One of the nice things about living in a free country is the right to choose — to live where you want, read what you want, buy what you want, etc. You only have to decide, and while the task can sometimes be daunting, it shouldn’t be that way for every little decision in life. But when there are more than two dozen options among just a single brand of laundry detergent, you begin to wonder whether the consumer’s demand for choice has gone a bit too far.
For example, with Procter & Gamble’s Tide (the leading brand in America) it’s no longer enough to just decide between liquid or powder — nowhere near enough. With either style, you then have to choose between “traditional” and “high efficiency,” the latter being for some new type of washer on the market (in yet another choice for consumers to make).
“Traditional” Tide liquid comes in no fewer than 11 different varieties, each with some different scent or additive such as “bleach alternative,” “stainscrubbers,” fabric softener, or combination thereof.
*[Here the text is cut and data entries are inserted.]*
==> branch maple <==
Design Optimized_Wallace, start of the top module:
module Optimized_Wallace(
    input clk, rst,
    input [15:0] A, B,
    output reg [31:0] PRODUCT
);
make LEC_CHECK=0 ABC_AREA=1 CAP_MARGIN=0 CORE_MARGIN=2 CORE_UTILIZATION=70 CTS_CLUSTER_SIZE=18 PLACE_DENSITY_LB_ADDON=0.01 SETUP_SLACK_MARGIN=0.52 SLEW_MARGIN=20 finish   # period 1.81 ns
run.sh (not shown) runs the stock make flow with config.mk's settings and CLKGATE_MAP_FILE=.
==> branch violet (differences from branch maple) <==
==> flow/config.mk (replaced) <==
export PLATFORM = sky130hd
export DESIGN_NAME = Optimized_Wallace
export DESIGN_NICKNAME = Optimized_Wallace
export VERILOG_FILES = /design/flow/design.v
export SDC_FILE = /design/flow/constraint.sdc
export NUM_CORES = 4
export LEC_CHECK = 0
export ABC_AREA = 1
export CAP_MARGIN = 20
export CORE_MARGIN = 2
export CORE_UTILIZATION = 72
export CTS_CLUSTER_DIAMETER = 333
export SETUP_SLACK_MARGIN = 0.3
export SLEW_MARGIN = 20
==> flow/constraint.sdc (replaced) <==
create_clock -name core_clock -period 1.53 [get_ports {clk}]
set_input_delay 0.3060 -clock core_clock [delete_from_list [all_inputs] [get_ports {clk}]]
set_output_delay 0.3060 -clock core_clock [all_outputs]
set_load 0.01 [all_outputs]
==> results <==
metric                                                                       branch violet    branch maple
Outcome                                                                     did not finish  did not finish
Last stage reached                                                                 4_1_cts         5_1_grt
Cell Area, Synth                                                               18230 sq um     18230 sq um
Proportion of register bits with asynchronous set or reset after synthesis           1.000           1.000
Count of placed standard cells including taps                                         2182            2167
I/O pin count                                                                           66              66
Main flop type after synthesis                                                     dfrtp_1         dfrtp_1
Adder-cell area share of the yosys netlist                                          0.2943          0.2943
Fraction of synthesized cell area taken by the top area cell type                   0.4626          0.4626
Area leader, netlist                                                               dfrtp_1         dfrtp_1
Worst-case setup slack after placement                                           -1.131 ns      -0.9229 ns
Total of flip-flops plus latches after synthesis                                       337             337
FP Rows                                                                                 58              59
Instance area at placement                                                     21140 sq um     20970 sq um
Ao+oa area frac                                                                   0.004598        0.004598
Floorplan utilization                                                               0.7281          0.7056
Vertical die dimension                                                       163.1 microns   165.4 microns
Core area                                                                      25040 sq um     25840 sq um
Most common cell in the synthesized netlist                                          inv_1           inv_1
Post-synthesis sequential area ratio                                                0.4626          0.4626
Area enclosed by the die boundary                                              26610 sq um     27350 sq um
Die width                                                                    163.1 microns   165.4 microns
Detailed placement HPWL                                                           31.01 mm        28.50 mm
Routability congestion estimate                                                     0.8575          0.8566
And even the new “high efficiency” line comes in eight different varieties.
While it seems unlikely that any store — even the modern-day, “super” supermarkets — could have room for all these varieties, even the half-dozen or so they do carry seems like too many. It has made the experience of shopping for a laundry detergent one that takes far longer than it used to, far longer than it should.
Much the same can be said for any number of supermarket staples — from breakfast cereals like Special K, which now comes in a mind-numbing number of forms and flavors; to ice cream (do you want regular, light, low-fat or frozen yogurt?); to soda, where there is not only regular or diet to choose from in every flavor, but sweetener choices to make (cane sugar vs. high-fructose corn syrup; and aspartame vs. saccharin vs. sucralose vs. stevia). Is it any wonder that supermarkets are being built as big as airplane hangars? Is it any wonder that going grocery shopping has become such a headache? Here’s some advice: Don’t look for relief in the aspirin aisle.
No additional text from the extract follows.